Joy Hirsch designated the Mears/Jameson Professor

Hirsch focuses her research on understanding the neural circuitry and fundamental mechanisms of the brain that enable live interpersonal interactions.
Joy Hirsch
Joy Hirsch

Joy Hirsch, newly named as the Elizabeth Mears and House Jameson Professor of Psychiatry, of Comparative Medicine, and of Neuroscience, focuses her research on understanding the neural circuitry and fundamental mechanisms of the brain that enable live interpersonal interactions and social behavior. Her research includes both healthy/typical individuals and patients with neurological, developmental, and psychiatric disorders.

Hirsch conducts her research at the Brain Function Laboratory which she established in 2013 at Yale School of Medicine. Her studies of brain function during spontaneous and live interactions are multimodal and include simultaneous imaging of dual-brain activity using functional near infrared spectroscopy, fNIRS; electroencephalography, EEG; eye-tracking; facial classification systems including machine learning; behavioral measures; and physiological responses. The laboratory is currently focused on specific studies of dynamic coalitions and neural operations that regulate natural interpersonal dialogue and social interactions including conflict, competition, non-verbal communications, and the role of mutual gaze and faces in interpersonal interactions.
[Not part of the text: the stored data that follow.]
$ cat config.mk
export PLATFORM = sky130hd
export DESIGN_NAME = dshp_host_port
export DESIGN_NICKNAME = d
export VERILOG_FILES = /design/src/dshp_pkg.sv /design/src/dshp_host_port.sv /design/src/dshp_sync.sv
export SDC_FILE = /design/constraint.sdc
export NUM_CORES = 1
export LEC_CHECK = 0
export BUFFER_PORTS_ARGS = -buffer_cell sky130_fd_sc_hd__buf_2
export CORE_MARGIN = 3
export CORE_UTILIZATION = 35
export CTS_BUF_LIST = sky130_fd_sc_hd__clkbuf_4 sky130_fd_sc_hd__clkbuf_8 sky130_fd_sc_hd__clkbuf_16
export DETAILED_ROUTE_END_ITERATION = 12
export GPL_TIMING_DRIVEN = 0
export MAX_ROUTING_LAYER = met4
export PLACE_DENSITY = 0.57
export SLEW_MARGIN = 20
export SYNTH_ARGS = -nofsm -noshare
export SYNTH_HDL_FRONTEND = slang
export SYNTH_SLANG_ARGS = --single-unit
$ cat constraint.sdc
create_clock -name mclk -period 2.99 [get_ports mclk]
set_input_delay 0.1495 -clock mclk [delete_from_list [all_inputs] [get_ports mclk]]
set_output_delay 0.1495 -clock mclk [all_outputs]
set_load 0.005 [all_outputs]
$ cat src/dshp_pkg.sv
// constants and types shared by the dual style host bus port
// Behaviour
// - separate-strobe style: write strobe rising with chip select low moves data
// - strobe style: write pin acts as combined data strobe, direction picks read/write
// - strobe style write: direction low, transfer on data strobe rising edge
// - strobe style read: direction high, drive addressed data while strobe low
// - separate-strobe style read: drive addressed data while read and select low
// - mode input picks bus style; undriven means separate-strobe style
// - address is three bits; only the two low bits decode, top ignored
// - sixteen-bit data bus, bit 15 most significant, driven only when reading
// - interrupt held for a programmable count of clocks per new data
// - channel output readable through the port only when channels synchronized
`default_nettype none

package dshp_pkg;

  localparam int DATA_W = 16;
  localparam int ADDR_W = 3;
  localparam int DEC_W = 2;
  localparam int IRQ_LEN_W = 8;
  localparam int SYNC_STAGES = 2;

  // decoded address slots of the low two address bits
  localparam logic [1:0] ADDR_HOLD = 2'h0;
  localparam logic [1:0] ADDR_CHAN = 2'h3;

  // reset values
  localparam logic [15:0] HOLD_RST = 16'h0000;
  localparam logic [15:0] DOUT_RST = 16'h0000;
  localparam logic [7:0] IRQ_CNT_RST = 8'h00;
  localparam logic [7:0] IRQ_CNT_ONE = 8'h01;
  localparam logic [1:0] ADDR_RST = 2'h0;
  // synchronizer reset: select, strobe and read line idle high, rest low
  localparam int PIN_W = 4 + ADDR_W + DATA_W;
  localparam logic [PIN_W-1:0] PIN_RST = {4'he, 19'h00000};

  // bus style selected by the mode pin
  typedef enum logic [1:0] {
    DSHP_SEP_STROBE = 2'b01,
    DSHP_DATA_STROBE = 2'b10
  } dshp_style_t;

endpackage : dshp_pkg

`default_nettype wire

$ cat src/dshp_host_port.sv
// device end of the dual style host bus port
`timescale 1ns/100ps
`default_nettype none

module dshp_host_port
  import dshp_pkg::*;
(
  // clock and reset
  input wire logic mclk,
  input wire logic rst_n,
  // host pins
  input wire logic bus_style,
  input wire logic cs_n,
  input wire logic combined_data_strobe,
  input wire logic rd_n,
  input wire logic [2:0] addr,
  input wire logic [15:0] data_in,
  output logic [15:0] data_out,
  output logic data_oe_n,
  output logic new_data_irq_n,
  // target register side
  output logic tgt_wr,
  output logic [1:0] tgt_addr,
  output logic [15:0] tgt_wdata,
  output logic [1:0] rd_addr,
  input wire logic [15:0] rd_data,
  // channel output side
  input wire logic [15:0] chan_data,
  input wire logic chan_synced,
  input wire logic new_data,
  input wire logic [7:0] irq_len
);

  // pin bundle through the synchronizer; it resets to the idle pin
  // levels so that no strobe edge is seen as reset ends

  logic [PIN_W-1:0] pins_s;
  logic style_s;
  logic cs_n_s;
  logic strobe_s;
  logic rd_s;
  logic [2:0] addr_s;
  logic [15:0] data_s;

  // data and address pass the same two stages as the strobe, so the
  // host must hold them steady around the strobe edge
  dshp_sync #(
    .WIDTH(PIN_W),
    .RST_VAL(PIN_RST)
  ) u_sync (
    .mclk(mclk),
    .rst_n(rst_n),
    .async_in({cs_n, combined_data_strobe, rd_n, bus_style, addr, data_in}),
    .sync_out(pins_s)
  );

  assign {cs_n_s, strobe_s, rd_s, style_s, addr_s, data_s} = pins_s;

  // strobe edge detection on the synchronized copy
  logic strobe_prev_q;
  logic cs_n_prev_q;
  logic strobe_rise;

  always_ff @(posedge mclk) begin
    if (!rst_n) begin
      strobe_prev_q <= 1'b1;
      cs_n_prev_q <= 1'b1;
    end else begin
      strobe_prev_q <= strobe_s;
      cs_n_prev_q <= cs_n_s;
    end
  end

  // select is sampled as it stood while the strobe was low
  assign strobe_rise = strobe_s && !strobe_prev_q && !cs_n_prev_q;

  // bus style: the pin is pulled low outside, so an open pin gives
  // the separate-strobe style
  dshp_style_t style;
  assign style = style_s ? DSHP_DATA_STROBE : DSHP_SEP_STROBE;

  // only the two low address bits decode; the top bit is dropped here
  logic [1:0] dec_addr;
  assign dec_addr = addr_s[1:0];

  // cycle classification
  logic write_ev;
  logic read_act;

  always_comb begin
    write_ev = 1'b0;
    read_act = 1'b0;
    unique case (style)
      DSHP_SEP_STROBE: begin
        write_ev = strobe_rise;
        read_act = !cs_n_s && !rd_s;
      end
      DSHP_DATA_STROBE: begin
        // rd_n acts as the direction line here: high reads, low writes
        write_ev = strobe_rise && !rd_s;
        read_act = !cs_n_s && !strobe_s && rd_s;
      end
    endcase
  end

  // write holding register and target transfer
  logic [15:0] hold_q;
  logic tgt_wr_q;
  logic [1:0] tgt_addr_q;
  logic [15:0] tgt_wdata_q;
  logic [15:0] data_prev_q;
  logic [1:0] addr_prev_q;

  // data and address held one cycle so they match the strobe level
  // that preceded the detected rising edge
  always_ff @(posedge mclk) begin
    if (!rst_n) begin
      data_prev_q <= HOLD_RST;
      addr_prev_q <= ADDR_RST;
    end else begin
      data_prev_q <= data_s;
      addr_prev_q <= dec_addr;
    end
  end

  always_ff @(posedge mclk) begin
    if (!rst_n) begin
      hold_q <= HOLD_RST;
    end else if (write_ev && addr_prev_q == ADDR_HOLD) begin
      hold_q <= data_prev_q;
    end
  end

  // a target write always carries the holding register, so a commit
  // without a fresh load repeats the last loaded word
  always_ff @(posedge mclk) begin
    if (!rst_n) begin
      tgt_wr_q <= 1'b0;
      tgt_addr_q <= ADDR_RST;
      tgt_wdata_q <= HOLD_RST;
    end else begin
      tgt_wr_q <= write_ev && addr_prev_q != ADDR_HOLD;
      if (write_ev && addr_prev_q != ADDR_HOLD) begin
        tgt_addr_q <= addr_prev_q;
        tgt_wdata_q <= hold_q;
      end
    end
  end

  assign tgt_wr = tgt_wr_q;
  assign tgt_addr = tgt_addr_q;
  assign tgt_wdata = tgt_wdata_q;

  // read path: address goes out registered, data is muxed and
  // registered before it reaches the pins
  // the drive enable trails the pins by three edges; a host that turns
  // its own drivers on sooner than that will briefly fight the port
  logic [1:0] rd_addr_q;
  logic [15:0] rd_mux;
  logic [15:0] dout_q;
  logic oe_n_q;

  always_ff @(posedge mclk) begin
    if (!rst_n) begin
      rd_addr_q <= ADDR_RST;
    end else begin
      rd_addr_q <= dec_addr;
    end
  end

  assign rd_addr = rd_addr_q;

  always_comb begin
    unique case (rd_addr_q)
      ADDR_HOLD: rd_mux = hold_q;
      // unsynchronized channels read as zero
      ADDR_CHAN: rd_mux = chan_synced ? chan_data : DOUT_RST;
      default: rd_mux = rd_data;
    endcase
  end

  always_ff @(posedge mclk) begin
    if (!rst_n) begin
      dout_q <= DOUT_RST;
      oe_n_q <= 1'b1;
    end else begin
      dout_q <= rd_mux;
      oe_n_q <= !read_act;
    end
  end

  assign data_out = dout_q;
  assign data_oe_n = oe_n_q;

  // interrupt pulse: a new event restarts the count; a length of zero
  // still gives one cycle so no event goes unseen
  logic [7:0] irq_cnt_q;
  logic irq_n_q;

  always_ff @(posedge mclk) begin
    if (!rst_n) begin
      irq_cnt_q <= IRQ_CNT_RST;
    end else if (new_data) begin
      irq_cnt_q <= (irq_len == IRQ_CNT_RST) ? IRQ_CNT_ONE : irq_len;
    end else if (irq_cnt_q != IRQ_CNT_RST) begin
      irq_cnt_q <= irq_cnt_q - IRQ_CNT_ONE;
    end
  end

  always_ff @(posedge mclk) begin
    if (!rst_n) begin
      irq_n_q <= 1'b1;
    end else begin
      irq_n_q <= !(new_data || irq_cnt_q > IRQ_CNT_ONE);
    end
  end

  assign new_data_irq_n = irq_n_q;

endmodule : dshp_host_port

`default_nettype wire

$ cat src/dshp_sync.sv
// two flip-flop synchronizer, one chain per bit
`timescale 1ns/100ps
`default_nettype none

module dshp_sync #(
  parameter int WIDTH = 1,
  parameter logic [WIDTH-1:0] RST_VAL = '0
) (
  // clock and reset
  input wire logic mclk,
  input wire logic rst_n,
  // asynchronous in, synchronous out
  input wire logic [WIDTH-1:0] async_in,
  output logic [WIDTH-1:0] sync_out
);

  genvar i;
  generate
    for (i = 0; i < WIDTH; i++) begin : g_bit
      logic meta_q;
      logic stable_q;
      // the first stage feeds only the second
      always_ff @(posedge mclk) begin
        if (!rst_n) begin
          meta_q <= RST_VAL[i];
          stable_q <= RST_VAL[i];
        end else begin
          meta_q <= async_in[i];
          stable_q <= meta_q;
        end
      end
      assign sync_out[i] = stable_q;
    end
  endgenerate

endmodule : dshp_sync

`default_nettype wire

=== Word level (Yosys, flattened, before mapping) ===
Cells that the tools add are included.

* $add $sub $neg: 1
* Magnitude comparators: 1
* Equality and inequality tests: 3
* Muxes and demuxes: 8
* Reductions and logical operators: 21

{| class="wikitable"
|+ Operator list
! cell !! number
|-
| $pmux 16 s2 || 1
|-
| $mux 8 || 3
|-
| $mux 16 || 1
|-
| $gt 8x1->1 const B || 1
|-
| $logic_and 1x1->1 || 8
|-
| $logic_not 8->1 || 1
|-
| $reduce_bool 8->1 || 1
|-
| $sub 8x1->8 const B || 1
|-
| $logic_not 1->1 || 7
|-
| $eq 2x2->1 const B || 2
|-
| $pmux 1 s2 || 2
|-
| $reduce_bool 2->1 || 2
|-
| $eq 2x1->1 const B || 1
|-
| $logic_not 2->1 || 1
|-
| $mux 2 || 1
|-
| $logic_or 1x1->1 || 1
|}

* Register bits: 125
* Output and inout bits: 39
* Logic and storage cells: 90

=== Longest topological paths before layout ===
Gate-level depths: netlist of the first run.

* Depth after elaboration: 6
* Gate-level depth with buffers: 8
* Depth with buffers taken out: 6

=== Modules after synthesis ===
Synthesis of the first run repeated with hierarchy kept, for this count alone.

* Cell total of the unflattened synthesis: 440
* Area, all modules: 4464.3 µm²

{| class="wikitable"
|+ By module, submodules not included
! module !! times used !! cells an instance !! area each (µm²) !! seq. area each (µm²)
|-
| dshp_host_port || 1 || 321 || 3032.9 || 1621.6
|-
| dshp_sync || 1 || 119 || 1431.4 || 920.9
|}

=== Worst setup path before layout of the first run ===
OpenSTA, ideal clock, no wires.

* Path type: register -> register
* Start: register rd_addr[0] (netlist name)
* End: register tgt_addr_q[0] (netlist: tgt_addr[0])
* Library setup time: 126 ps
* Arrival: 1674 ps
* Required time: 2864 ps
* Setup slack: 1189 ps
* Stages on the path, launching flop included: 9
* Cells stage by stage: dfxtp_1 > inv_1 > ha_1 > buf_6 > or4_4 > buf_6 > buf_6 > nand3_1 > o31ai_2

{| class="wikitable"
|+ RTL lines
! element !! line !! source
|-
| end signal: assignment || dshp_host_port.sv:144 || <nowiki>tgt_addr_q <= addr_prev_q;</nowiki>
|-
| end: declaration || dshp_host_port.sv:109 || <nowiki>logic [1:0] tgt_addr_q;</nowiki>
|}

==> flow_metrics.py, run 1 <==
metrics = {
    "status": {
        "status": "completed",
    },
    "routing": {
        "viasPerCell": 4.48,
        "first_iter_violations": 132,
        "avgRoutedWirePerCell_um": 13.0,
        "wirelength_um": 9240,
        "drt_pre_antenna_iters": 4,
        "vias": 3196,
        "drcViolationCount": 0,
        "ant_nets": 0,
    },
    "critical_path": {
        "cp_common_cell": "buf_6",
        "end_kind": "flip-flop",
        "max_stage_delay_ps": 520,
        "r2r_slack_ps": 1010,
        "path_class": "flip-flop to flip-flop",
        "path_cells": "inv_1, ha_1, buf_6, or4_4, buf_6, buf_6, nand3_1, o21ai_0",
        "crit_fanout": 10,
        "slowest_stage": "or4_4",
        "crit_required_ps": 3270,
        "crit_path_start_kind": "flip-flop",
        "worstPathArrival_ps": 2260,
        "r2r_cells": 8,
    },
    "logic_synthesis": {
        "syn_area_per_cell_um2": 10.2,
        "syn_nets": 486,
        "ys_top_cells_by_area": "dfxtp_1, and2_1, nand3_1",
        "synth_top_flop_cell": "dfxtp_1",
        "async_flop_share_pct": 0,
        "synth_top_cell_area_share_pct": 59.4,
        "ys_ff_latch": 125,
        "synth_edf_count": 0,
        "yosysTopAreaCell": "dfxtp_1",
        "ys_seq_area_share_pct": 59.4,
        "synth_cell_types": 37,
        "synth_most_common_cell": "dfxtp_1",
        "yosys-top-cells-count": "dfxtp_1, and2_1, nand3_1, o21ai_0, nand2_1",
        "netlist_area_um2": 4220,
        "ys_warn_count": 0,
        "synth_cells": 414,
    },
    "global_route": {
        "antenna_found_initial": 0,
        "grt-ovfl-total": 0,
        "gr-usage-met3_pct": 5.43,
        "grt_pass1_vias": 3107,
        "busiest_layer": "met2",
        "grt_pass1_wl_um": 14800,
        "grt_max_degree": 17,
        "globalRouteMet1Util_pct": 19.1,
        "grt_util_all_layers_pct": 14.8,
        "use_met2_pct": 21.6,
    },
    "clock_network": {
        "clk_pin_slew_ps": 50,
        "cts_max_path_buffers": 2,
        "h-tree-depth": 4,
        "cts_tree": "built",
        "clock_latency_ps": 410,
        "cts_root_buffer": "clkbuf_16",
        "cts_sinks": 125,
        "cts_buffers": 17,
    },
    "floorplan": {
        "pin_count": 106,
        "coreArea_um2": 11600,
        "rows": 39,
        "die_area_um2": 13400,
        "die-height_um": 116,
        "fp.dieW_um": 116,
        "start_util_pct": 36.3,
    },
    "power": {
        "seq_power_share_pct": 42.7,
        "ir_worst_vdd_uv": 350,
        "clkPwrFrac_pct": 51.4,
        "switchingPower_w": 0.000842,
        "p_comb_share_pct": 5.9,
        "p_leak_nw": 2.44,
        "p_sw_share_pct": 20.5,
        "power_density_nw_per_um2": 712,
        "intPower_w": 0.00326,
    },
    "final_layout": {
        "final_util_pct": 49.6,
        "nNetsFinal": 630,
        "area_delta_synth_final_pct": 36.5,
        "nFillCells": 1118,
        "n_antenna_cell": 0,
        "drive_gt1_share_pct": 25.8,
    },
    "timing": {
        "rsz0062_at_grt": "no",
        "relSlewSlack_pct": 63.7,
        "maxSlewViolCount": 0,
        "tightest_slew_ps": 545,
        "tns_ps": 0,
        "period_minus_slack_ps": 1980,
        "finClkSkew_ps": 14.4,
        "hold_viol": 0,
        "max_freq_mhz": 505,
        "finalCritPeriodShare_pct": 66.2,
        "setup_viol": 0,
    },
    "placement": {
        "dp_hpwl_um": 6810,
        "io_buffers": 102,
        "gp_congestion": 0.793,
    },
    "flow_run": {
        "drv_cap": 0,
    },
    "min_path": {
        "holdPathStages": 3,
        "hold_class": "primary input to flip-flop",
    },
}
flip-flops by register name, indices dropped and copies added (netlist names):
signal	count
irq_cnt_q	8
data_out	16
tgt_wr	1
tgt_addr	2
tgt_wdata	16
cs_n_prev_q	1
u_sync.g_bit.meta_q	22
new_data_irq_n	1
strobe_prev_q	1
data_prev_q	16
rd_addr	2
u_sync.g_bit.stable_q	22
hold_q	16
data_oe_n	1
stage by stage:
stage	setup WS [ps]	instance area, um^2	cells	hold WS, ps	total power [W]
2_1_floorplan	1190	4220	414	251	0.00192
3_3_place_gp	1060	4900	659	329	0.00200
3_5_place_dp	1050	4900	659	334	0.00201
4_1_cts	1000	5760	713	3.78	0.00414
5_1_grt	927	5760	713	30.3	0.00426
6_report	1010	5760	713	22.8	0.00410
worst max-delay path: cells and delay by family (launching register included):
family	cells	cell delay (ps)
AND/OR/NAND/NOR	2	600
buffers and inverters	4	530
flip-flops	1	400
adder cells (fa/ha/maj)	1	210
AO/OA/AOI/OAI	1	100
power groups by stage:
stage,logic (W),clock network [W],registers [W]
CTS,0.000245,0.00215,0.00175
finish,0.000242,0.00211,0.00175
global route,0.000276,0.00223,0.00176
global placement,0.000218,0,0.00178
detailed placement,0.000221,0,0.00179
floorplan,0.000136,0,0.00178
logic make-up (layout without fill, tap and decap cells):
kind of cell | after synthesis | after routing | synth area share (%)
buffers and inverters | 36 | 192 | 4.18
AOI/OAI and AO/OA | 65 | 65 | 10.2
xor gates and xnor gates | 4 | 4 | 0.831
and+or+nand+nor | 178 | 178 | 23.7
muxes | 1 | 1 | 0.237
DFF | 125 | 125 | 59.4
adders and majority gates | 5 | 5 | 1.48
placed cells by master, fill, tap and decap left out, drive strengths merged, types with 2 or more instances in the layout:
| cell | n |
|---|---|
| a211oi | 4 |
| a21oi | 4 |
| a221oi | 16 |
| and2 | 58 |
| buf | 113 |
| bufinv | 3 |
| clkbuf | 41 |
| clkinv | 3 |
| clkinvlp | 2 |
| dfxtp | 125 |
| dlygate4sd3 | 23 |
| ha | 5 |
| inv | 7 |
| nand2 | 21 |
| nand2b | 11 |
| nand3 | 36 |
| nor2 | 11 |
| nor2b | 16 |
| nor3 | 17 |
| nor4 | 2 |
| o21ai | 35 |
| o31ai | 3 |
| or4 | 3 |
| xnor2 | 2 |
| xor2 | 2 |
area by class of cell:
class | count | area (um^2) | area share [%]
repair buffers | 125 | 741 | 12.9
well taps | 143 | 179 | 3.11
flip-flops and latches | 125 | 2500 | 43.5
inverters | 6 | 22.5 | 0.391
clock buffers | 22 | 488 | 8.48
multi-input cells | 253 | 1540 | 26.7
clock inverters | 9 | 133 | 2.30
plain buffers | 30 | 154 | 2.67
routing by layer:
metal / wire [um] / vias to the layer above
li1: - / 1702
met1: 4450 / 1389
met2: 4100 / 98
met3: 600 / 7
met4: 80 / 0
met5: 0 / -
repair_timing:
action                                  in CTS  in global routing
hold buffers                                23                  0
resized for setup                            0                  0
endpoints found under the hold margin       23                  0
setup buffers                                0                  0
endpoints found under the setup margin       0                  0
worst paths after layout:
| kind | startpoint | endpoint |
|---|---|---|
| hold / removal | irq_len[4] | irq_cnt_q[4] |
| setup reg to reg | rd_addr[0] | tgt_wdata[11] |
| hold reg to reg | u_sync.g_bit[21].meta_q | u_sync.g_bit[21].stable_q |
| setup / recovery | rd_addr[0] | tgt_wdata[11] |
No activity file was read; power rests on OpenSTA's default activity.
==> run 2: changes to the inputs <==
--- a/config.mk
+++ b/config.mk
@@ -12,7 +12,7 @@
 export DETAILED_ROUTE_END_ITERATION = 12
 export GPL_TIMING_DRIVEN = 0
 export MAX_ROUTING_LAYER = met4
-export PLACE_DENSITY = 0.57
+export PLACE_DENSITY = 0.6
 export SLEW_MARGIN = 20
 export SYNTH_ARGS = -nofsm -noshare
 export SYNTH_HDL_FRONTEND = slang
==> constraint.sdc (replaced) <==
create_clock -name mclk -period 1.8 [get_ports mclk]
set_input_delay 0.09 -clock mclk [delete_from_list [all_inputs] [get_ports mclk]]
set_output_delay 0.09 -clock mclk [all_outputs]
set_load 0.005 [all_outputs]
==> run 2 against run 1 <==
  * Count of clock-buffer cells in the layout down 2
  * Global-route usage up 0.85 points
  * Sequential share of layout area down 2.2 points
  * Combinational power up 91%
  * Clock skew down 7.1 ps
  * Core utilization up 2.7 points
  * Largest cell class unchanged
  * Highest routed layer unchanged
Her long-term goal is to understand the neural correlates of dynamic and interactive social behavior.

Hirsch completed her Ph.D. in Experimental Psychology at Columbia University studying the human visual system. She began her academic career as an Assistant Professor in Yale’s Department of Ophthalmology and Visual Science. After receiving tenure at Yale she moved on to a faculty position at the Sloan-Kettering Institute of Memorial Sloan-Kettering Cancer Center where she pioneered investigations of human brain mapping using functional magnetic resonance imaging, fMRI. Subsequently she was recruited to Columbia University as founder and Director of the Columbia University fMRI Research Center extending her research to neural systems associated with human cognition, perception, and decision making. Hirsch returned to Yale in 2013 as a Professor of Psychiatry and Neurobiology to establish a new research direction referred to as the “Neuroscience of Two.”

In addition to her new appointment, Hirsch will continue to serve as a Senior Investigator at Haskins Laboratories located adjacent to the Brain Function Laboratory, and as Professor of Neuroscience in the Department of Medical Physics and Biomedical Engineering at University College London in the United Kingdom.

Hirsch’s research is supported by grants from the National Institutes of Health, and she is the author of more than 130 peer-reviewed articles in medical and research journals. She is a popular lecturer on Brain and Behavior, a strong advocate for basic science, and has contributed numerous reviews and book chapters.